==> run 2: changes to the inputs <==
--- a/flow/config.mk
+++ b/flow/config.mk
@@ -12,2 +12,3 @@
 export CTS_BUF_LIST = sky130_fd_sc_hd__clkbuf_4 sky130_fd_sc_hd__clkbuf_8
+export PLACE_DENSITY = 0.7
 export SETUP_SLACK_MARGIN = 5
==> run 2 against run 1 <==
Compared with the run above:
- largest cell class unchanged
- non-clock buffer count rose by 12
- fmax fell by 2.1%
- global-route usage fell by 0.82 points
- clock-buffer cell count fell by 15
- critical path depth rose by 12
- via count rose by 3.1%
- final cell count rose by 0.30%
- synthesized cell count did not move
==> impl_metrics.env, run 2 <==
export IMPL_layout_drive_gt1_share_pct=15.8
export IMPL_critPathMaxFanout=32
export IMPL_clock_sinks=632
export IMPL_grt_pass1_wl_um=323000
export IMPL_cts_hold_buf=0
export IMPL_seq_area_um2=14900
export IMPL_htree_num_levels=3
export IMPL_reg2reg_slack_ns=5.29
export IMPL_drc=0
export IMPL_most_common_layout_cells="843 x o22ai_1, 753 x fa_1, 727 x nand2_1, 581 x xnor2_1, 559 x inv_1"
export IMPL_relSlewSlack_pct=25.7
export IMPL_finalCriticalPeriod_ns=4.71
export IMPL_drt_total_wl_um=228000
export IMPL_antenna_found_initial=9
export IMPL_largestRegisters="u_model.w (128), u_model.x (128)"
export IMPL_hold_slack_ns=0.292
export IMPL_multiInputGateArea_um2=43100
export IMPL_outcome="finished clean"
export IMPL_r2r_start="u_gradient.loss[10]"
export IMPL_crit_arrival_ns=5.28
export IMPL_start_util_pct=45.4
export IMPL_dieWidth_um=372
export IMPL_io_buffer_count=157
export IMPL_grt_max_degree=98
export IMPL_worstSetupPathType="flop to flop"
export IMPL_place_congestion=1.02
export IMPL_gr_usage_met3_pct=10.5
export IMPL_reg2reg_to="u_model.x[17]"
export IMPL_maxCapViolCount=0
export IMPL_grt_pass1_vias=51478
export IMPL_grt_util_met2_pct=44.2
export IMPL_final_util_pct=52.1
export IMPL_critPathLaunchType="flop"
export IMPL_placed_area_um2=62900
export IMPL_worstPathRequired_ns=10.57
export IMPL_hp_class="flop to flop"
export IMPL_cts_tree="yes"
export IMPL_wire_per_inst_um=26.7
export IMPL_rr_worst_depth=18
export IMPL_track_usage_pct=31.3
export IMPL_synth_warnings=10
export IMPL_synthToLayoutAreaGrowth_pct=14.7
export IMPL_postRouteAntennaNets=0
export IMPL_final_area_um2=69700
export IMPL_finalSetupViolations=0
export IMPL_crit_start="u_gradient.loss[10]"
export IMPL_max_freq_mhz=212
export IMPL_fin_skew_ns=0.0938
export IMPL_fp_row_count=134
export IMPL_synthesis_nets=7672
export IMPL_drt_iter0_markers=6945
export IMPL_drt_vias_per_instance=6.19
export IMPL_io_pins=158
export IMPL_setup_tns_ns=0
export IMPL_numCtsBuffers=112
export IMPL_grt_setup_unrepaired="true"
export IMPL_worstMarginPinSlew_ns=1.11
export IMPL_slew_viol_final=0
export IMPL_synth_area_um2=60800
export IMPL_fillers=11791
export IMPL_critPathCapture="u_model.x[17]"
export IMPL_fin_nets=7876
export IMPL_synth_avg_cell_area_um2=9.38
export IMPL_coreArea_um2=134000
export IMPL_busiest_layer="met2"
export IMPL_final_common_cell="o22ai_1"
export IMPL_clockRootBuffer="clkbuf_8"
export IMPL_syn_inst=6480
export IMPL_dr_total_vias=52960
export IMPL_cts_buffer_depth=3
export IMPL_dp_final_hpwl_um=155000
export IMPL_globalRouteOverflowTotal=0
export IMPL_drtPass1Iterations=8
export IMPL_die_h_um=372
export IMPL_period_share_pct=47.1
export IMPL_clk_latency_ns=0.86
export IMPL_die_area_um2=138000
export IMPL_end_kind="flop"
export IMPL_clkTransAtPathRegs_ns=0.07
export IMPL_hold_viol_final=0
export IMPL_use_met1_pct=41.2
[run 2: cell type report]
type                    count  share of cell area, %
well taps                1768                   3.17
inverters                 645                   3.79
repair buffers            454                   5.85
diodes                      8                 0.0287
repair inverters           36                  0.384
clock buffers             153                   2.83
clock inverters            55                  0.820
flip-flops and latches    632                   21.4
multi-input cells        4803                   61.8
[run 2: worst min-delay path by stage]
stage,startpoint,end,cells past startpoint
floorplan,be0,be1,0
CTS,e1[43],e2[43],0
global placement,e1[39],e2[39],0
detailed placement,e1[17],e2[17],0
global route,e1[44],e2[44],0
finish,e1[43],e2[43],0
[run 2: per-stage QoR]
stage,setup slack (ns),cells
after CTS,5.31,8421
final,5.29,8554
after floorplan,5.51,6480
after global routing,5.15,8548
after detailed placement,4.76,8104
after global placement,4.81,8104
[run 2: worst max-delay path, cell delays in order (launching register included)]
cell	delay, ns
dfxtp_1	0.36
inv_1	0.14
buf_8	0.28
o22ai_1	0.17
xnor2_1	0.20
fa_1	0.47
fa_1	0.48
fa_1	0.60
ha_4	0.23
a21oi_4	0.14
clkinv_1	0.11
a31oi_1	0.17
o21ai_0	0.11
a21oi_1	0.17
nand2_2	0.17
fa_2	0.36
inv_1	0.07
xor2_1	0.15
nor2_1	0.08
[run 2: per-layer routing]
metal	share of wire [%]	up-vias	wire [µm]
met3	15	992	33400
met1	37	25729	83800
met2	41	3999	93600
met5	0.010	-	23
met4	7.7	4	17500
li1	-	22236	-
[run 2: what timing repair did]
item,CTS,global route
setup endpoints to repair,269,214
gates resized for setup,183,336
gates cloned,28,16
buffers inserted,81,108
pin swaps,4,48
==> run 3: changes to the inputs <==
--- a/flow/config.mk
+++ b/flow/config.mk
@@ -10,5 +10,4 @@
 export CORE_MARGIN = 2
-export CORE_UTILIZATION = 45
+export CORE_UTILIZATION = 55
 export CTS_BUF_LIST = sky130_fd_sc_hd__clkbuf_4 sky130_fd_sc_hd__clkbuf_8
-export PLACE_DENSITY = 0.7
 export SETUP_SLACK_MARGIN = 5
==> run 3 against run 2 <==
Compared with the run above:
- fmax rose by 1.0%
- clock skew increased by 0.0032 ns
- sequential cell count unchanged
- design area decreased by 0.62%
Background: an optimization exercise with open tools, aiming at small area, a short achievable clock period and few clock cycles per item. Do not read the settings as production practice. The clock port is modelled as an ideal driver; clocking choices that lean on that would not hold on a real chip.

// pp_accumulator
module pp_accumulator #(
   parameter int N = pp_pkg::N_DEF,
   parameter int K = pp_pkg::K_DEF
) (
   input  logic           clk,
   input  logic           rst,
   input  logic           in_valid,
   output logic           in_ready,
   input  logic [N*2*N-1:0] in_pp,
   output logic           out_valid,
   input  logic           out_ready,
   output logic [2*N-1:0] out_product
);
Size in the first run: roughly 970 cells after synthesis, about 550 I/O pins, about 16000 µm² of cells after synthesis.
clock: 5.0 ns
lec_check: 0
cap_margin: 20
core_margin: 2
core_utilization: 60
place_density: 0.75
slew_margin: 20
standard.sh (not shown) runs the stock make flow with config.mk's settings and CLKGATE_MAP_FILE= SYNTH_SCRIPT=/design/flow/synth_recipe.tcl, a recipe that flattens the netlist after the stock synthesis.
==> flow/flow/run.sh <==
#!/bin/bash
# Own layout flow: the standard ORFS flow with these changes.
#  - Yosys's generic synth skips its early "abc -fast" pass (SYNTH_ARGS=-noabc) so the
#    3:2 counters of the adder tree reach extract_fa as written and map to full-adder
#    cells without polarity inverters between them. Registers are unchanged.
#  - Ports are buffered with sky130_fd_sc_hd__buf_1 instead of the default delay buffer.
#  - After clock tree synthesis, flow/skew.tcl delays the output register's clock
#    (useful skew for the register-to-register paths into it).
set -euo pipefail
here=$(pwd)
bash standard.sh SYNTH_ARGS=-noabc "BUFFER_PORTS_ARGS=-buffer_cell sky130_fd_sc_hd__buf_1" \
  "POST_CTS_TCL=$here/flow/skew.tcl" "SKEW_BUFS=sky130_fd_sc_hd__clkdlybuf4s50_1 sky130_fd_sc_hd__clkbuf_2 sky130_fd_sc_hd__clkbuf_8" \
  finish > flow_make.log 2>&1
==> flow/flow/skew.tcl <==
# Sourced by ORFS's cts.tcl after clock tree synthesis (POST_CTS_TCL).
# Gives the output register (out_product, and the skid register behind it) a later clock than the rest of the
# design, by SKEW_BUFS clock buffers in series in front of its clock pins on
# each clock-tree leaf net that reaches it. This only helps the paths between
# the pipeline register and the output register; the output register's paths
# to the outputs get correspondingly less slack.
set skew_cells [expr {[info exists ::env(SKEW_BUFS)] ? $::env(SKEW_BUFS) : "sky130_fd_sc_hd__clkbuf_2"}]
set groups [dict create]
foreach c [concat [get_cells out_product*] [get_cells -quiet skid*]] {
  set pin [get_pins -of_objects $c -filter "lib_pin_name==CLK"]
  set net [get_nets -of_objects $pin]
  dict lappend groups [get_full_name $net] $pin
}
set k 0
dict for {n pins} $groups {
  set net [get_nets $n]
  foreach cell $skew_cells {
    set newnet "skew_net_$k"
    insert_buffer -buffer_cell $cell -net $net -load_pins $pins -buffer_name "skew_buf_$k" -net_name $newnet
    set net [get_nets $newnet]
    incr k
  }
}
puts "skew: inserted $k clock buffers on [dict size $groups] leaf nets"
detailed_placement
check_placement -verbose
estimate_parasitics -placement
report_clock_skew
report_checks -path_delay max -group_path_count 1
Rerun with:
--- a/flow/flow/run.sh
+++ b/flow/flow/run.sh
@@ -12 +12 @@
-  "POST_CTS_TCL=$here/flow/skew.tcl" "SKEW_BUFS=sky130_fd_sc_hd__clkdlybuf4s50_1 sky130_fd_sc_hd__clkbuf_2 sky130_fd_sc_hd__clkbuf_8" \
+  "POST_CTS_TCL=$here/flow/skew.tcl" "SKEW_BUFS=sky130_fd_sc_hd__clkdlybuf4s25_1 sky130_fd_sc_hd__clkbuf_8" \
SETUP_SLACK_MARGIN = 2.0   (was unset)
After rerunning: Via count climbs by 1.5%; setup slack improved by 0.32 ns; maximum frequency climbs by 9.8%; final area climbs by 4.0%; first-iteration DRC count drops by 36%; global-route usage climbs by 0.59 points.
Rerun with:
--- a/flow/flow/run.sh
+++ b/flow/flow/run.sh
@@ -7,2 +7,3 @@
-#  - After clock tree synthesis, flow/skew.tcl delays the output register's clock
-#    (useful skew for the register-to-register paths into it).
+#  - After clock tree synthesis, flow/skew.tcl delays the clock of the last stage's
+#    registers (useful skew for the register-to-register paths into them).
+# Each tool's full output is in flow_make.log and in ORFS's logs under orfs/logs/.
@@ -12 +13 @@
-  "POST_CTS_TCL=$here/flow/skew.tcl" "SKEW_BUFS=sky130_fd_sc_hd__clkdlybuf4s25_1 sky130_fd_sc_hd__clkbuf_8" \
+  "POST_CTS_TCL=$here/flow/skew.tcl" "SKEW_BUFS=sky130_fd_sc_hd__clkdlybuf4s50_1 sky130_fd_sc_hd__clkbuf_2 sky130_fd_sc_hd__clkbuf_8" "SKEW_MIN_BIT=6" \
--- a/flow/flow/skew.tcl
+++ b/flow/flow/skew.tcl
@@ -2,6 +2,9 @@
-# Gives the output register (out_product, and the skid register behind it) a later clock than the rest of the
-# design, by SKEW_BUFS clock buffers in series in front of its clock pins on
-# each clock-tree leaf net that reaches it. This only helps the paths between
-# the pipeline register and the output register; the output register's paths
-# to the outputs get correspondingly less slack.
-set skew_cells [expr {[info exists ::env(SKEW_BUFS)] ? $::env(SKEW_BUFS) : "sky130_fd_sc_hd__clkbuf_2"}]
+# Useful skew for the register-to-register paths of the last pipeline stage:
+# the output register (out_product) and the skid register behind it get their
+# clock later than the rest of the design, through SKEW_BUFS clock buffers in
+# series in front of their clock pins on each clock-tree leaf net that reaches
+# them. Bits below SKEW_MIN_BIT are left alone: their adder paths are short
+# and would only need hold buffers. The output register's paths to the
+# outputs get correspondingly less slack.
+set skew_cells $::env(SKEW_BUFS)
+set min_bit $::env(SKEW_MIN_BIT)
@@ -9,0 +13 @@
+  if {![regexp {\[([0-9]+)\]} [get_full_name $c] -> bit] || $bit < $min_bit} { continue }
SETUP_SLACK_MARGIN = unset   (was 2.0)
The new run finished with timing, DRC and antenna clean. Die area stays the same. Via count fell by about 1.7%. Wire length fell by about 2.5%. Global-route usage fell by 0.65 points. Register-to-register slack gets better by 0.11 ns. Worst setup slack gets worse by 0.21 ns. Utilization fell by 3.1 points. Clock skew rose by 0.30 ns. Synthesized area is unchanged.
Rerun with:
--- a/flow/flow/run.sh
+++ b/flow/flow/run.sh
@@ -7,3 +7,2 @@
-#  - After clock tree synthesis, flow/skew.tcl delays the clock of the last stage's
-#    registers (useful skew for the register-to-register paths into them).
-# Each tool's full output is in flow_make.log and in ORFS's logs under orfs/logs/.
+#  - After clock tree synthesis, flow/skew.tcl delays the output register's clock
+#    (useful skew for the register-to-register paths into it).
@@ -13 +12 @@
-  "POST_CTS_TCL=$here/flow/skew.tcl" "SKEW_BUFS=sky130_fd_sc_hd__clkdlybuf4s50_1 sky130_fd_sc_hd__clkbuf_2 sky130_fd_sc_hd__clkbuf_8" "SKEW_MIN_BIT=6" \
+  "POST_CTS_TCL=$here/flow/skew.tcl" "SKEW_BUFS=sky130_fd_sc_hd__clkdlybuf4s25_1 sky130_fd_sc_hd__clkbuf_8" \
--- a/flow/flow/skew.tcl
+++ b/flow/flow/skew.tcl
@@ -2,9 +2,6 @@
-# Useful skew for the register-to-register paths of the last pipeline stage:
-# the output register (out_product) and the skid register behind it get their
-# clock later than the rest of the design, through SKEW_BUFS clock buffers in
-# series in front of their clock pins on each clock-tree leaf net that reaches
-# them. Bits below SKEW_MIN_BIT are left alone: their adder paths are short
-# and would only need hold buffers. The output register's paths to the
-# outputs get correspondingly less slack.
-set skew_cells $::env(SKEW_BUFS)
-set min_bit $::env(SKEW_MIN_BIT)
+# Gives the output register (out_product, and the skid register behind it) a later clock than the rest of the
+# design, by SKEW_BUFS clock buffers in series in front of its clock pins on
+# each clock-tree leaf net that reaches it. This only helps the paths between
+# the pipeline register and the output register; the output register's paths
+# to the outputs get correspondingly less slack.
+set skew_cells [expr {[info exists ::env(SKEW_BUFS)] ? $::env(SKEW_BUFS) : "sky130_fd_sc_hd__clkbuf_2"}]
@@ -13 +9,0 @@
-  if {![regexp {\[([0-9]+)\]} [get_full_name $c] -> bit] || $bit < $min_bit} { continue }
What happened: Synthesized cell count is unchanged; flip-flop and latch count is unchanged; setup slack gets better by 0.024 ns.
Function was not checked in any run of this note: the RTL went through the layout flow alone.

-- re-timing with driven ports --
No port has a modelled driver above. Below, the same layouts with a new extraction and two added sets of constraints.
Step 1, drivers: a clkbuf_16 drives clk and a buf_2 each remaining input, both assumed.
Step 2, shift: input delay + t, output delay - t, t = (earliest + latest rising clock arrival at the registers) / 2. This alone moves slack from input paths to output paths.
a / b / c = no drivers / after step 1 / after step 2; a / b = the first two.
| run | shift t [ns] | slack for setup (ns) | worst setup path at the end | clock arrival spread, ns |
|---|---|---|---|---|
| the first run | 0.840 | 1.442 / 1.442 / 1.304 | input to register | 0.777 / 0.777 |
| the second run | 0.693 | 1.760 / 1.760 / 1.461 | input to register | 0.478 / 0.477 |
| the third run | 0.840 | 1.547 / 1.498 / 1.306 | input to register | 0.774 / 0.774 |
| the fourth run | 0.675 | 1.571 / 1.524 / 1.467 | input to register | 0.444 / 0.445 |
In every run listed the clock reaches the registers at very different times; t lies between them, and the last value is a rough guide only. The setup slack of the second run, which loses most, moves by 0.000 ns with the drivers and by -0.299 ns with both steps.
What follows belongs to an exercise in optimizing a design on an open flow for small area; a production flow would make more cautious choices. Function was checked by simulation only, so behaviour that the tests miss may differ from the original. Power is estimated from default activity; no workload was simulated.

==> inputs of run H <==
Design issue_stage_top, start of the top module:
module issue_stage_top (
    input  logic                                 clk,
    input  logic                                 reset,
    input  logic [2-1:0]              issue_valid_i,
    input  logic [2*(4 + 6 + 2 * 64)-1:0]    issue_pkt_i,
    output logic                                 stall_o,
    input  logic [6-1:0]                   fu_rd_en_i,
    output logic [6*(4 + 6 + 2 * 64)-1:0]         fu_pkt_o,
    output logic [6-1:0]                   fu_empty_o
);
    logic [6-1:0] fu_sel0, fu_sel1, fu_full;
    issue_dispatch i_issue_dispatch (
        .clk           (clk),
        .reset         (reset),
        .issue_valid_i (issue_valid_i),
        .issue_pkt_i   (issue_pkt_i),
        .fu_full_i     (fu_full),
        .fu_sel0_o     (fu_sel0),
        .fu_sel1_o     (fu_sel1),
        .stall_o       (stall_o)
    );
    fu_fifo_bank i_fu_fifo_bank (
        .clk         (clk),
        .reset       (reset),
        .issue_pkt_i (issue_pkt_i),
        .fu_sel0_i   (fu_sel0),
        .fu_sel1_i   (fu_sel1),
        .fu_full_o   (fu_full),
        .fu_rd_en_i  (fu_rd_en_i),
        .fu_pkt_o    (fu_pkt_o),
        .fu_empty_o  (fu_empty_o)
    );
endmodule
==> module fu_fifo, before the edit <==
module fu_fifo #(
    parameter int unsigned W = (4 + 6 + 2 * 64)
)(
    input  logic          clk,
    input  logic          reset,
    input  logic          wr_i,
    input  logic [W-1:0]  pkt_i,
    output logic          full_o,
    input  logic          rd_en_i,
    output logic [W-1:0]  pkt_o,
    output logic          empty_o
);
    logic [W-1:0] mem [4];
    logic [3:0]   hp_q;
    logic [1:0]   tp_q;
    logic [2:0]   cnt_q;
    logic         rd;
    assign empty_o = (cnt_q == 3'd0);
    assign full_o  = cnt_q[2];
    assign rd      = rd_en_i && !empty_o;
    always_ff @(posedge clk or posedge reset) begin
        if (reset) begin
            hp_q  <= 4'b0001;
            tp_q  <= '0;
            cnt_q <= '0;
        end else begin
            if (rd)   hp_q <= {hp_q[2:0], hp_q[3]};
            if (wr_i) tp_q <= tp_q + 2'd1;
            case ({wr_i, rd})
                2'b10:   cnt_q <= cnt_q + 3'd1;
                2'b01:   cnt_q <= cnt_q - 3'd1;
                default: cnt_q <= cnt_q;
            endcase
        end
    end
    always_ff @(posedge clk) begin
        if (wr_i) mem[tp_q] <= pkt_i;
    end
    assign pkt_o = ({W{hp_q[0]}} & mem[0]) | ({W{hp_q[1]}} & mem[1])
                 | ({W{hp_q[2]}} & mem[2]) | ({W{hp_q[3]}} & mem[3]);
endmodule
clock: 5.5 ns
lec_check: 0
cap_margin: 20
core_margin: 2
core_utilization: 40
cts_buf_list: sky130_fd_sc_hd__clkbuf_4
cts_cluster_size: 16
slew_margin: 20
run.sh (not shown) runs the stock make flow with config.mk's settings and CLKGATE_MAP_FILE= SYNTH_SCRIPT=/design/flow/synth_recipe.tcl, a recipe that flattens the netlist after the stock synthesis.
==> run Y (differences from run H) <==
--- a/flow/design.v
+++ b/flow/design.v
@@ -12,20 +12,22 @@
     output logic          empty_o
 );
-    logic [W-1:0] mem [4];
-    logic [3:0]   hp_q;
-    logic [1:0]   tp_q;
+    logic [W-1:0] ent_q [4];
     logic [2:0]   cnt_q;
     logic         rd;
+    logic [2:0]   wpos;
+    logic [3:0]   wr_e, sh_e, keep_e;
     assign empty_o = (cnt_q == 3'd0);
     assign full_o  = cnt_q[2];
     assign rd      = rd_en_i && !empty_o;
+    assign wpos    = cnt_q - {2'b0, rd};
+    for (genvar i = 0; i < 4; i++) begin : g_sel
+        assign wr_e[i]   = wr_i && (wpos == 3'(i));
+        assign sh_e[i]   = rd && !wr_e[i];
+        assign keep_e[i] = !rd && !wr_e[i];
+    end
     always_ff @(posedge clk or posedge reset) begin
         if (reset) begin
-            hp_q  <= 4'b0001;
-            tp_q  <= '0;
             cnt_q <= '0;
         end else begin
-            if (rd)   hp_q <= {hp_q[2:0], hp_q[3]};
-            if (wr_i) tp_q <= tp_q + 2'd1;
             case ({wr_i, rd})
                 2'b10:   cnt_q <= cnt_q + 3'd1;
@@ -36,8 +38,12 @@
     end
     always_ff @(posedge clk) begin
-        if (wr_i) mem[tp_q] <= pkt_i;
-    end
-    assign pkt_o = ({W{hp_q[0]}} & mem[0]) | ({W{hp_q[1]}} & mem[1])
-                 | ({W{hp_q[2]}} & mem[2]) | ({W{hp_q[3]}} & mem[3]);
+        for (int i = 0; i < 3; i++) begin
+            ent_q[i] <= ({W{keep_e[i]}} & ent_q[i])
+                      | ({W{sh_e[i]}}   & ent_q[i+1])
+                      | ({W{wr_e[i]}}   & pkt_i);
+        end
+        ent_q[3] <= ({W{keep_e[3]}} & ent_q[3]) | ({W{wr_e[3]}} & pkt_i);
+    end
+    assign pkt_o = ent_q[0];
 endmodule
 `timescale 1ns/1ps
==> flow/flow/run.sh (new file) <==
#!/bin/bash
# Own layout flow: the standard ORFS flow with three changes:
#  - synthesis is synth_recipe.tcl with only the ABC mapping script swapped
#    for an area-oriented one (flow/area.script); registers are untouched
#  - port buffers use the smallest buffer cell
#  - clock tree built from small clock buffers, without dummy loads
# Every tool's output goes to a log file in this folder.
set -euo pipefail
W=$PWD
F=$W/flow

# Synthesis script: the standard flow's, sourcing ORFS's synth.tcl with the abc call
# pointed at our script
sed "s#log_cmd abc {\*}\$abc_args#set abc_args [lreplace \$abc_args 1 1 $F/area.script]\n  log_cmd abc {*}\$abc_args#" \
    "$FLOW_HOME/scripts/synth.tcl" > "$W/own_synth_core.tcl"
grep -q "area.script" "$W/own_synth_core.tcl"
sed "s#\$::env(SCRIPTS_DIR)/synth.tcl#$W/own_synth_core.tcl#" "$W/synth_recipe.tcl" > "$W/own_synth.tcl"
grep -q "own_synth_core.tcl" "$W/own_synth.tcl"

ARGS=(
  "SYNTH_SCRIPT=$W/own_synth.tcl"
  "BUFFER_PORTS_ARGS=-buffer_cell sky130_fd_sc_hd__buf_1"
)
if [[ -f $F/cts_args ]]; then
  ARGS+=("CTS_ARGS=$(cat $F/cts_args)")
fi

bash "$W/standard.sh" "${ARGS[@]}" finish > "$W/own_flow_make.log" 2>&1
==> flow/flow/area.script (new file) <==
strash
dch -f
&get -n
&dch -f
&nf -p -R 1000
&put
topo
stime -c
==> flow/flow/cts_args (new file) <==
-sink_clustering_enable -repair_clock_nets -dont_use_dummy_load -buf_list {sky130_fd_sc_hd__clkbuf_16} -sink_clustering_size 26 -sink_clustering_max_diameter 90
==> flow/standard.sh (new file) <==
#!/bin/bash
# synth_recipe.tcl (not shown) runs the flow's synth.tcl, then flattens the netlist and writes it again
# the make line also repeats each setting of config.mk as NAME=value (left out here)
make -C /OpenROAD-flow-scripts/flow DESIGN_CONFIG=/design/flow/config.mk WORK_HOME=/design/flow/orfs CLKGATE_MAP_FILE= SYNTH_SCRIPT=/design/flow/synth_recipe.tcl "${@:-finish}"
==> flow/config.mk (replaced) <==
export PLATFORM = sky130hd
export DESIGN_NAME = issue_stage_top
export DESIGN_NICKNAME = issue_stage_top
export VERILOG_FILES = /design/flow/design.v
export SDC_FILE = /design/flow/constraint.sdc
export NUM_CORES = 4
export LEC_CHECK = 0
export CAP_MARGIN = 10
export CORE_MARGIN = 2
export CORE_UTILIZATION = 50
export PLACE_DENSITY = 0.62
export SLEW_MARGIN = 10
removed: flow/run.sh
==> flow_summary.yaml <==
outcome:
  status: "complete, no violations"
route:
  drt_wl_total_um: 507000
grt:
  track_usage: 0.424
  grt_use_met3: 0.130
logic_synthesis:
  synth_area_leaders: "dfxtp_1, a22oi_1, o21ai_0"
  synthTopCellsByCount: "o21ai_0, a22oi_1, dfxtp_1, nand2_1"
critical_path:
  reg2reg_to: "i_fu_fifo_bank.g_alu[2].i_fu_fifo.ent_q[1][31]$_DFF_P_"
  path_delay_family: "simple AND/OR/NAND/NOR gates"
  path_cells: "buf_1 > buf_4 > nor2b_1 > a2111oi_0 > buf_4 > and2_4 > a2111o_1 > nor2_1 > and2_4 > or4_1 > nor4_1 > buf_4 > nand2_1 > nand2_1 > buf_1"
  r2r_start: "i_fu_fifo_bank.g_alu[2].i_fu_fifo.cnt_q[2]$_DFFE_PP0P_"
finish:
  n_all_inverters: 25
  final_common_cell: "o21ai_0"
die:
  num_rows: 173
  coreArea_um2: 222000
pwr:
  clockPowerShare: 0.211
That was run Y.
==> flow_summary.yaml <==
sta:
  worst_slack_ns: -0.00767
  setup_viol: 1
outcome:
  status: "failed layout checks"
  violatedChecks: "negative setup slack"
critical_path:
  reg2reg_to: "i_fu_fifo_bank.g_fixed[3].i_fu_fifo.mem[3][73]$_DFFE_PP_"
  path_delay_family: "buffers and inverters"
finish:
  final_common_cell: "edfxtp_1"
logic_synthesis:
  synth_area_leaders: "edfxtp_1, a22oi_1, a22o_1"
route:
  drt_wl_total_um: 470000
die:
  coreArea_um2: 315000
That was run H.

## port drivers added, routing unchanged
Ports are ideal in the flow. The routed layouts listed here were re-timed in OpenROAD. Step 1 assumes that a clkbuf_16 drives the clock port and a buf_2 every other input. Step 2 times the ports against the registers' clock, not the clock port: input delays grow and output delays shrink by t, the midpoint of the rising clock arrivals with the driver on. Three values: ideal, step 1, step 2; two values: the first two.
run | shift t [ns] | slack for setup (ns) | hold WS [ns] | worst register clock-pin slew, ns | worst slew at a driven data input, ns
run H | 1.669 | -0.008 / -0.041 / -0.041 | 0.362 / 0.307 / 0.504 | 0.08 / 0.08 | 0.13
run Y | 0.923 | 0.316 / 0.296 / 0.296 | 0.323 / 0.245 / 0.457 | 0.11 / 0.11 | 0.21
For run H, which loses most, drivers alone change the setup slack by -0.033 ns; drivers and shift together by -0.033 ns.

- _YOUR TASK_:
Give back exactly the lines above starting at the line where "- fmax rose by 1.0%" appears and ending at the line where "- sequential cell count unchanged" appears, both included, with no other lines.

- _RESULT OF THIS EXERCISE_:
- fmax rose by 1.0%
- clock skew increased by 0.0032 ns
- sequential cell count unchanged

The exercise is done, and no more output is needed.